WIVES and HUSBANDS
“Asking for Trouble,” So Abigail Says
David said to Abigail, “Praise be to the Lord, the God of Israel, who has sent you today to meet me. May you be blessed for your good judgment and for keeping me from bloodshed this day.”
1 Samuel 25:32-33a
Here’s an ancient proverb rarely heard any more these days, amid strident calls for gender equality:
“Behind every great man there stands a great woman.”
Yet that old saying has been proven true more than a few times. Case in point: Abigail.
Abigail first got herself linked with a less-than-great man. Nabal was great in possessions but small in soul. He contemptuously refused to acknowledge that David’s roving band of outlaws had protected him, his flocks, and his herdsmen from harm. When David heard about that, he was furious and went on the warpath.
Fortunately Abigail also heard about it when David’s messengers were churlishly turned away. Quickly she loaded a donkey caravan with goodies, met David on a narrow mountain path, and turned aside his murderous wrath.
Was there a bit of malicious intent in Abigail’s timing when she later told her husband what had happened? After his drunken feasting, Nabal was having a hangover. When he then heard how narrowly Abigail had averted disaster, he apparently suffered a heart attack or a stroke.
After the foolish Nabal was dead, Abigail became the wife of David. According to Hebrew law and custom, David also thus became the lord and master of all that Nabal had owned. From being a wandering landless bandit, David suddenly became a man of substance, an owner of property, a chieftain among the tribes of Judah.
Abigail bore David a son, but that’s the last we ever hear about either him or his mother. Did the son die young? Did he suffer from some sort of disease or disability, so that he was not considered eligible among the many princely candidates to succeed David on the throne?

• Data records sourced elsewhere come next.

<file path="src/rtl/prc_pkg.sv">
package prc_pkg;

  // ****************************************
  // Register map and field layout
  // ****************************************
  localparam int         ADDR_W   = 6;
  localparam logic [5:0] OFF_DATA = 6'h00;
  localparam logic [5:0] OFF_ERR  = 6'h04;
  localparam logic [5:0] OFF_SCNT = 6'h08;
  localparam logic [5:0] OFF_SNUM = 6'h0c;
  localparam logic [5:0] OFF_CYLL = 6'h10;
  localparam logic [5:0] OFF_CYLH = 6'h14;
  localparam logic [5:0] OFF_DEVH = 6'h18;
  localparam logic [5:0] OFF_STAT = 6'h1c;
  localparam logic [5:0] OFF_MULT = 6'h20;
  localparam logic [5:0] OFF_CAPS = 6'h24;
  localparam logic [5:0] OFF_ECC  = 6'h28;

  localparam int ST_BSY      = 7;
  localparam int ST_DRDY     = 6;
  localparam int ST_DRQ      = 3;
  localparam int ST_CORR     = 2;
  localparam int ST_ERR      = 0;
  localparam int ER_UNC      = 6;
  localparam int ER_ABRT     = 2;
  localparam int CAP_LONG    = 0;
  localparam int CAP_MULT    = 1;
  localparam int MULT_EN_BIT = 8;

  // ****************************************
  // Opcodes, counts, reset values
  // ****************************************
  localparam logic [7:0] OP_SECT_R  = 8'h20;
  localparam logic [7:0] OP_SECT_NR = 8'h21;
  localparam logic [7:0] OP_LONG_R  = 8'h22;
  localparam logic [7:0] OP_LONG_NR = 8'h23;
  localparam logic [7:0] OP_MULT    = 8'hc4;

  localparam logic [8:0] MAX_SECT    = 9'h100;
  localparam logic [1:0] CAPS_RST    = 2'h3;
  localparam logic [7:0] ECC_RST     = 8'h04;
  localparam logic [7:0] MULT_RST    = 8'h00;
  localparam logic       MULT_EN_RST = 1'b1;
  localparam logic [1:0] RESP_OKAY   = 2'h0;
  localparam logic [1:0] RESP_SLVERR = 2'h2;

  // ****************************************
  // Types
  // ****************************************
  typedef struct packed {
    logic [27:0] lba;
    logic [8:0]  nsect;
    logic        long_rd;
  } prc_media_req_t;

  typedef struct packed {
    logic unc;
    logic corr;
  } prc_media_stat_t;

  typedef enum logic [1:0] {
    S_IDLE = 2'b00,
    S_REQ  = 2'b01,
    S_WAIT = 2'b10,
    S_XFER = 2'b11
  } prc_state_t;

  function automatic logic [8:0] prc_min9(input logic [8:0] a, input logic [8:0] b);
    return (a < b) ? a : b;
  endfunction

  function automatic logic prc_mapped(input logic [5:0] a);
    return (a[1:0] == 2'h0) && (a <= OFF_ECC);
  endfunction

endpackage

</file>
<file path="src/rtl/prc_axil.sv">
`timescale 1ns/1ps
module prc_axil (
  input  wire logic        aclk,     // Clock
  input  wire logic        aresetn,  // Sync reset, low
  input  wire logic [5:0]  awaddr,   // Write address
  input  wire logic        awvalid,  // Write address valid
  output logic             awready,  // Write address ready
  input  wire logic [31:0] wdata,    // Write data
  input  wire logic [3:0]  wstrb,    // Byte enables
  input  wire logic        wvalid,   // Write data valid
  output logic             wready,   // Write data ready
  output logic [1:0]       bresp,    // Write response
  output logic             bvalid,   // Write response valid
  input  wire logic        bready,   // Write response ready
  input  wire logic [5:0]  araddr,   // Read address
  input  wire logic        arvalid,  // Read address valid
  output logic             arready,  // Read address ready
  output logic [31:0]      rdata,    // Read data
  output logic [1:0]       rresp,    // Read response
  output logic             rvalid,   // Read data valid
  input  wire logic        rready,   // Read data ready
  output logic             wr_en,    // Register write pulse
  output logic [5:0]       wr_addr,  // Register write address
  output logic [31:0]      wr_data,  // Register write data
  output logic [3:0]       wr_strb,  // Register write lanes
  output logic             rd_en,    // Register read pulse
  output logic [5:0]       rd_addr,  // Register read address
  input  wire logic [31:0] rd_data   // Register read value
);

  logic aw_held;
  logic w_held;
  logic next_aw_held;
  logic next_w_held;
  logic [5:0]  next_wr_addr;
  logic [31:0] next_wr_data;
  logic [3:0]  next_wr_strb;
  logic        next_bvalid;
  logic [1:0]  next_bresp;
  logic        next_rvalid;
  logic [31:0] next_rdata;
  logic [1:0]  next_rresp;

  assign awready = !aw_held;
  assign wready  = !w_held;
  assign arready = !rvalid;
  assign wr_en   = aw_held && w_held && !bvalid;
  assign rd_en   = arvalid && !rvalid;
  assign rd_addr = araddr;

  always_comb
  begin
    next_aw_held = aw_held;
    next_w_held  = w_held;
    next_wr_addr = wr_addr;
    next_wr_data = wr_data;
    next_wr_strb = wr_strb;
    next_bvalid  = bvalid;
    next_bresp   = bresp;
    next_rvalid  = rvalid;
    next_rdata   = rdata;
    next_rresp   = rresp;
    if (awvalid && awready)
    begin
      next_aw_held = 1'b1;
      next_wr_addr = awaddr;
    end
    if (wvalid && wready)
    begin
      next_w_held  = 1'b1;
      next_wr_data = wdata;
      next_wr_strb = wstrb;
    end
    if (wr_en)
    begin
      next_aw_held = 1'b0;
      next_w_held  = 1'b0;
      next_bvalid  = 1'b1;
      next_bresp   = prc_pkg::prc_mapped(wr_addr) ? prc_pkg::RESP_OKAY : prc_pkg::RESP_SLVERR;
    end
    else if (bvalid && bready)
      next_bvalid = 1'b0;
    if (rd_en)
    begin
      next_rvalid = 1'b1;
      next_rdata  = rd_data;
      next_rresp  = prc_pkg::prc_mapped(araddr) ? prc_pkg::RESP_OKAY : prc_pkg::RESP_SLVERR;
    end
    else if (rvalid && rready)
      next_rvalid = 1'b0;
  end

  always_ff @(posedge aclk)
  begin
    if (!aresetn)
    begin
      aw_held <= 1'b0;
      w_held  <= 1'b0;
      wr_addr <= 6'h00;
      wr_data <= 32'h0000_0000;
      wr_strb <= 4'h0;
      bvalid  <= 1'b0;
      bresp   <= 2'h0;
      rvalid  <= 1'b0;
      rdata   <= 32'h0000_0000;
      rresp   <= 2'h0;
    end
    else
    begin
      aw_held <= next_aw_held;
      w_held  <= next_w_held;
      wr_addr <= next_wr_addr;
      wr_data <= next_wr_data;
      wr_strb <= next_wr_strb;
      bvalid  <= next_bvalid;
      bresp   <= next_bresp;
      rvalid  <= next_rvalid;
      rdata   <= next_rdata;
      rresp   <= next_rresp;
    end
  end

endmodule

</file>
<file path="src/rtl/prc_read_cmds.sv">
// What this block does
// - Decode long read opcodes 22h (retries) and 23h (no retries).
// - Long read returns data plus check bytes and posts no data error.
// - Check bytes move one per transfer on the low eight data bits.
// - An unimplemented read command completes with an aborted-command error.
// - Unrecoverable error ends the command; address registers hold failing sector.
// - Starting address comes from address registers three to six.
// - Multiple read raises DRQ only at the start of each block.
// - Multiple read interrupts when DRQ sets per block, none between sectors.
// - Multiple read counts sectors; block size comes from stored block count.
// - Uneven count gives full blocks then one remainder block.
// - Multiple read aborts when no block count is set or reads disabled.
// - Block error posts at block start; whole block still transfers.
// - Only an unrecoverable error stops further blocks; a correctable error lets them follow.
// - Decode sector read opcodes 20h (retries) and 21h (no retries).
// - Sector read moves one to 256 sectors; zero count means 256.
// - Sector read sets DRQ before every transfer, error or not.
// - Retry and no-retry variants behave the same here.
// - Abort sets abort and error flags, clears busy, raises interrupt.
//
// Chosen here: the AXI4-Lite interface to the registers and the register offsets.
`timescale 1ns/1ps
module prc_read_cmds (
  input  wire logic                     aclk,            // Clock, 20 MHz
  input  wire logic                     aresetn,         // Sync reset, low
  input  wire logic [5:0]               s_axi_awaddr,    // Write address
  input  wire logic                     s_axi_awvalid,   // Write address valid
  output logic                          s_axi_awready,   // Write address ready
  input  wire logic [31:0]              s_axi_wdata,     // Write data
  input  wire logic [3:0]               s_axi_wstrb,     // Byte enables
  input  wire logic                     s_axi_wvalid,    // Write data valid
  output logic                          s_axi_wready,    // Write data ready
  output logic [1:0]                    s_axi_bresp,     // Write response
  output logic                          s_axi_bvalid,    // Write response valid
  input  wire logic                     s_axi_bready,    // Write response ready
  input  wire logic [5:0]               s_axi_araddr,    // Read address
  input  wire logic                     s_axi_arvalid,   // Read address valid
  output logic                          s_axi_arready,   // Read address ready
  output logic [31:0]                   s_axi_rdata,     // Read data
  output logic [1:0]                    s_axi_rresp,     // Read response
  output logic                          s_axi_rvalid,    // Read data valid
  input  wire logic                     s_axi_rready,    // Read data ready
  output logic                          intrq,           // Interrupt request, high
  output logic                          med_req_valid,   // Block fetch request
  output prc_pkg::prc_media_req_t       med_req,         // Block address and size
  input  wire logic                     med_ack,         // Block status pulse
  input  wire prc_pkg::prc_media_stat_t med_stat,        // Block error status
  input  wire logic                     med_data_valid,  // Media word valid
  input  wire logic [15:0]              med_data,        // Media word
  output logic                          med_data_ready   // Media word taken
);

  // ****************************************
  // Register bus
  // ****************************************
  logic        wr_en;
  logic [5:0]  wr_addr;
  logic [31:0] wr_data;
  logic [3:0]  wr_strb;
  logic        rd_en;
  logic [5:0]  rd_addr;
  logic [31:0] rd_data;

  prc_axil u_axil (
    .aclk    (aclk),
    .aresetn (aresetn),
    .awaddr  (s_axi_awaddr),
    .awvalid (s_axi_awvalid),
    .awready (s_axi_awready),
    .wdata   (s_axi_wdata),
    .wstrb   (s_axi_wstrb),
    .wvalid  (s_axi_wvalid),
    .wready  (s_axi_wready),
    .bresp   (s_axi_bresp),
    .bvalid  (s_axi_bvalid),
    .bready  (s_axi_bready),
    .araddr  (s_axi_araddr),
    .arvalid (s_axi_arvalid),
    .arready (s_axi_arready),
    .rdata   (s_axi_rdata),
    .rresp   (s_axi_rresp),
    .rvalid  (s_axi_rvalid),
    .rready  (s_axi_rready),
    .wr_en   (wr_en),
    .wr_addr (wr_addr),
    .wr_data (wr_data),
    .wr_strb (wr_strb),
    .rd_en   (rd_en),
    .rd_addr (rd_addr),
    .rd_data (rd_data)
  );

  // ****************************************
  // State
  // ****************************************
  prc_pkg::prc_state_t state, next_state;
  logic [7:0]  err_r,    next_err_r;
  logic [7:0]  scnt,     next_scnt;
  logic [7:0]  snum,     next_snum;
  logic [7:0]  cyll,     next_cyll;
  logic [7:0]  cylh,     next_cylh;
  logic [7:0]  devh,     next_devh;
  logic        bsy,      next_bsy;
  logic        drq,      next_drq;
  logic        err,      next_err;
  logic        corr,     next_corr;
  logic        irq,      next_irq;
  logic [7:0]  mult_cnt, next_mult_cnt;
  logic        mult_en,  next_mult_en;
  logic [1:0]  caps,     next_caps;
  logic [7:0]  ecc_len,  next_ecc_len;
  logic        cmd_long, next_cmd_long;
  logic        cmd_mult, next_cmd_mult;
  logic        unc_hit,  next_unc_hit;
  logic [8:0]  remain,   next_remain;
  logic [8:0]  blk,      next_blk;
  logic [16:0] words,    next_words;
  logic [7:0]  ecc_left, next_ecc_left;
  logic [15:0] data_q,   next_data_q;
  logic        data_v,   next_data_v;

  logic [27:0] lba;
  logic [27:0] lba_adv;
  logic [8:0]  nsect;
  logic [8:0]  remain_n;
  logic        cmd_wr;
  logic        blk_end;
  logic [7:0]  op;
  logic        is_sect;
  logic        is_long;
  logic        is_mult;
  logic        bad_cmd;

  assign lba      = {devh[3:0], cylh, cyll, snum};
  assign lba_adv  = lba + {19'h00000, blk};
  assign nsect    = cmd_mult ? prc_pkg::prc_min9(remain, {1'b0, mult_cnt}) : 9'h001;
  assign remain_n = remain - blk;
  assign op       = wr_data[7:0];
  assign cmd_wr   = wr_en && wr_strb[0] && (wr_addr == prc_pkg::OFF_STAT) && (state == prc_pkg::S_IDLE);
  assign is_sect  = (op == prc_pkg::OP_SECT_R) || (op == prc_pkg::OP_SECT_NR);
  assign is_long  = (op == prc_pkg::OP_LONG_R) || (op == prc_pkg::OP_LONG_NR);
  assign is_mult  = (op == prc_pkg::OP_MULT);
  assign bad_cmd  = (is_long && !caps[prc_pkg::CAP_LONG])
                 || (is_mult && (!caps[prc_pkg::CAP_MULT] || (mult_cnt == 8'h00) || !mult_en))
                 || !(is_sect || is_long || is_mult);
  assign blk_end  = (state == prc_pkg::S_XFER) && (words == 17'h00000) && (ecc_left == 8'h00) && !data_v;

  assign intrq          = irq;
  assign med_req_valid  = (state == prc_pkg::S_REQ);
  assign med_req        = '{lba: lba, nsect: nsect, long_rd: cmd_long};
  assign med_data_ready = (state != prc_pkg::S_IDLE) && (state != prc_pkg::S_REQ) && !data_v
                       && ((words != 17'h00000) || (ecc_left != 8'h00));

  // ****************************************
  // Register read mux
  // ****************************************
  always_comb
  begin
    rd_data = 32'h0000_0000;
    case (rd_addr)
      prc_pkg::OFF_DATA: rd_data = {16'h0000, data_q};
      prc_pkg::OFF_ERR:  rd_data = {24'h000000, err_r};
      prc_pkg::OFF_SCNT: rd_data = {24'h000000, scnt};
      prc_pkg::OFF_SNUM: rd_data = {24'h000000, snum};
      prc_pkg::OFF_CYLL: rd_data = {24'h000000, cyll};
      prc_pkg::OFF_CYLH: rd_data = {24'h000000, cylh};
      prc_pkg::OFF_DEVH: rd_data = {24'h000000, devh};
      prc_pkg::OFF_STAT: rd_data = {24'h000000, bsy, !bsy, 2'h0, drq, corr, 1'b0, err};
      prc_pkg::OFF_MULT: rd_data = {23'h000000, mult_en, mult_cnt};
      prc_pkg::OFF_CAPS: rd_data = {30'h00000000, caps};
      prc_pkg::OFF_ECC:  rd_data = {24'h000000, ecc_len};
      default:           rd_data = 32'h0000_0000;
    endcase
  end

  // ****************************************
  // Command engine
  // ****************************************
  always_comb
  begin
    next_state = state;    next_err_r = err_r;     next_scnt = scnt;
    next_snum = snum;      next_cyll = cyll;       next_cylh = cylh;
    next_devh = devh;      next_bsy = bsy;         next_drq = drq;
    next_err = err;        next_corr = corr;       next_irq = irq;
    next_mult_cnt = mult_cnt;  next_mult_en = mult_en;
    next_caps = caps;      next_ecc_len = ecc_len; next_cmd_long = cmd_long;
    next_cmd_mult = cmd_mult;  next_unc_hit = unc_hit;
    next_remain = remain;  next_blk = blk;         next_words = words;
    next_ecc_left = ecc_left;  next_data_q = data_q;   next_data_v = data_v;

    // Status read acknowledges the interrupt
    if (rd_en && (rd_addr == prc_pkg::OFF_STAT))
      next_irq = 1'b0;
    if (rd_en && (rd_addr == prc_pkg::OFF_DATA))
      next_data_v = 1'b0;

    if (wr_en && wr_strb[0] && (state == prc_pkg::S_IDLE))
    begin
      case (wr_addr)
        prc_pkg::OFF_SCNT: next_scnt = wr_data[7:0];
        prc_pkg::OFF_SNUM: next_snum = wr_data[7:0];
        prc_pkg::OFF_CYLL: next_cyll = wr_data[7:0];
        prc_pkg::OFF_CYLH: next_cylh = wr_data[7:0];
        prc_pkg::OFF_DEVH: next_devh = wr_data[7:0];
        prc_pkg::OFF_MULT: next_mult_cnt = wr_data[7:0];
        prc_pkg::OFF_CAPS: next_caps = wr_data[1:0];
        prc_pkg::OFF_ECC:  next_ecc_len = wr_data[7:0];
        default:           next_scnt = scnt;
      endcase
    end
    if (wr_en && wr_strb[1] && (wr_addr == prc_pkg::OFF_MULT) && (state == prc_pkg::S_IDLE))
      next_mult_en = wr_data[prc_pkg::MULT_EN_BIT];

    // Word and check-byte loading
    if (med_data_ready && med_data_valid)
    begin
      next_data_v = 1'b1;
      if (words != 17'h00000)
      begin
        next_data_q = med_data;
        next_words  = words - 17'h00001;
      end
      else
      begin
        next_data_q   = {8'h00, med_data[7:0]};
        next_ecc_left = ecc_left - 8'h01;
      end
    end

    case (state)
      prc_pkg::S_IDLE:
      begin
        if (cmd_wr)
        begin
          next_err_r = 8'h00;
          next_corr  = 1'b0;
          if (bad_cmd)
          begin
            next_err_r[prc_pkg::ER_ABRT] = 1'b1;
            next_err = 1'b1;
            next_bsy = 1'b0;
            next_irq = 1'b1;
          end
          else
          begin
            next_err      = 1'b0;
            next_bsy      = 1'b1;
            next_irq      = 1'b0;
            next_cmd_long = is_long;
            next_cmd_mult = is_mult;
            next_remain   = is_long ? 9'h001 : ((scnt == 8'h00) ? prc_pkg::MAX_SECT : {1'b0, scnt});
            next_state    = prc_pkg::S_REQ;
          end
        end
      end
      prc_pkg::S_REQ:
      begin
        if (med_ack)
        begin
          next_blk      = nsect;
          next_words    = {nsect, 8'h00};
          next_ecc_left = cmd_long ? ecc_len : 8'h00;
          next_unc_hit  = med_stat.unc && !cmd_long;
          if (!cmd_long && med_stat.unc)
          begin
            next_err = 1'b1;
            next_err_r[prc_pkg::ER_UNC] = 1'b1;
          end
          if (!cmd_long && med_stat.corr)
            next_corr = 1'b1;
          next_state = prc_pkg::S_WAIT;
        end
      end
      prc_pkg::S_WAIT:
      begin
        if (data_v)
        begin
          next_bsy   = 1'b0;
          next_drq   = 1'b1;
          next_irq   = 1'b1;
          next_state = prc_pkg::S_XFER;
        end
      end
      prc_pkg::S_XFER:
      begin
        if (blk_end)
        begin
          next_drq = 1'b0;
          if (unc_hit)
          begin
            next_bsy   = 1'b0;
            next_state = prc_pkg::S_IDLE;
          end
          else
          begin
            {next_devh[3:0], next_cylh, next_cyll, next_snum} = lba_adv;
            next_scnt   = remain_n[7:0];
            next_remain = remain_n;
            next_bsy    = (remain_n != 9'h000);
            next_state  = (remain_n != 9'h000) ? prc_pkg::S_REQ : prc_pkg::S_IDLE;
          end
        end
      end
      default: next_state = prc_pkg::S_IDLE;
    endcase
  end

  always_ff @(posedge aclk)
  begin
    if (!aresetn)
    begin
      state <= prc_pkg::S_IDLE;  err_r <= 8'h00;  scnt <= 8'h00;
      snum <= 8'h00;  cyll <= 8'h00;  cylh <= 8'h00;  devh <= 8'h00;
      bsy <= 1'b0;  drq <= 1'b0;  err <= 1'b0;  corr <= 1'b0;  irq <= 1'b0;
      mult_cnt <= prc_pkg::MULT_RST;
      mult_en <= prc_pkg::MULT_EN_RST;
      caps <= prc_pkg::CAPS_RST;  ecc_len <= prc_pkg::ECC_RST;
      cmd_long <= 1'b0;  cmd_mult <= 1'b0;  unc_hit <= 1'b0;
      remain <= 9'h000;  blk <= 9'h000;  words <= 17'h00000;
      ecc_left <= 8'h00;  data_q <= 16'h0000;  data_v <= 1'b0;
    end
    else
    begin
      state <= next_state;  err_r <= next_err_r;  scnt <= next_scnt;
      snum <= next_snum;  cyll <= next_cyll;  cylh <= next_cylh;  devh <= next_devh;
      bsy <= next_bsy;  drq <= next_drq;  err <= next_err;  corr <= next_corr;  irq <= next_irq;
      mult_cnt <= next_mult_cnt;  mult_en <= next_mult_en;
      caps <= next_caps;  ecc_len <= next_ecc_len;
      cmd_long <= next_cmd_long;  cmd_mult <= next_cmd_mult;  unc_hit <= next_unc_hit;
      remain <= next_remain;  blk <= next_blk;  words <= next_words;
      ecc_left <= next_ecc_left;  data_q <= next_data_q;  data_v <= next_data_v;
    end
  end

  // ****************************************
  // Checks
  // ****************************************
  a_abort_flags:
  assert property (@(posedge aclk) disable iff (!aresetn)
    cmd_wr && bad_cmd |=> err_r[prc_pkg::ER_ABRT] && err && !bsy && intrq && state == prc_pkg::S_IDLE)
  else $error("abort did not post flags");

  a_mult_reject:
  assert property (@(posedge aclk) disable iff (!aresetn)
    cmd_wr && is_mult && (mult_cnt == 8'h00) |=> err_r[prc_pkg::ER_ABRT] && !med_req_valid)
  else $error("multiple read ran without block count");

  a_drq_irq_pair:
  assert property (@(posedge aclk) disable iff (!aresetn)
    $rose(drq) |-> intrq && !bsy && data_v)
  else $error("DRQ rose without interrupt");

  a_drq_block_start:
  assert property (@(posedge aclk) disable iff (!aresetn)
    $rose(drq) |-> $past(state) == prc_pkg::S_WAIT)
  else $error("DRQ rose inside a block");

  a_block_size:
  assert property (@(posedge aclk) disable iff (!aresetn)
    med_req_valid && cmd_mult |-> (med_req.nsect <= remain) && (med_req.nsect <= {1'b0, mult_cnt})
      && ((med_req.nsect == remain) || (med_req.nsect == {1'b0, mult_cnt})))
  else $error("block size wrong");

  a_zero_count:
  assert property (@(posedge aclk) disable iff (!aresetn)
    cmd_wr && !bad_cmd && is_sect && (scnt == 8'h00) |=> remain == 9'h100 ##1 med_req.nsect == 9'h001)
  else $error("zero count not taken as 256");

  a_check_byte_lane:
  assert property (@(posedge aclk) disable iff (!aresetn)
    med_data_ready && med_data_valid && (words == 17'h00000) |=> data_v && data_q[15:8] == 8'h00)
  else $error("check byte on upper lane");

  a_long_no_error:
  assert property (@(posedge aclk) disable iff (!aresetn)
    med_ack && med_req_valid && cmd_long |=> !err && !corr && !unc_hit)
  else $error("long read posted data error");

  a_unc_stop:
  assert property (@(posedge aclk) disable iff (!aresetn)
    blk_end && unc_hit |=> state == prc_pkg::S_IDLE && !bsy && lba == $past(lba))
  else $error("unrecoverable error did not stop at failing sector");

endmodule

</file>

The Bible doesn’t tell us. Yet the Bible does make plain what a tremendous influence Abigail had on David’s early life. Without her good sense and quick action, he would have exacted a bloody revenge. Without her willingness to become David’s wife, he would not have been recognized as the legitimate heir to Nabal’s estate.
The seeming disappearance (or neglect?) that Abigail experienced during the later life of David makes all the more poignant the cry that imagination has placed upon her lips in the last line of this Bible-based poetic meditation:
David was asking for trouble:
I’d tell him so now to his face.
But when we first met,
I didn’t forget
to greet him with honor and grace.
David (back then) was a bandit;
he hadn’t yet taken the throne.
He captained a band
that roamed through the land
and took what they liked as their own.
David showed kindness to Nabal:
His men took not even a kid.
We should have at least
asked them to our feast –
but no, that’s not what Nabal did.
Nabal was asking for trouble:
he flouted and jeered David’s men.
That surely meant war,
but I went before
and met them this side of the glen.
“Nabal” means “Fool” in our language,
and Nabal lived up to his name.
To David I said,
“Your men shall be fed,
and I will assume all the blame.
“Nabal said nothing about it
when messengers came to our door.
Thank God, someone heard
and then brought me word.
Enjoy the feast! Soon there’ll be more.”
Nabal and David – both foolish,
both asking for trouble, you see.
My wit as a wife
saved many a life.
O husband, appreciate me!
O Lord, help each husband in the family of faith to honor and appreciate the wife You have given him. Amen.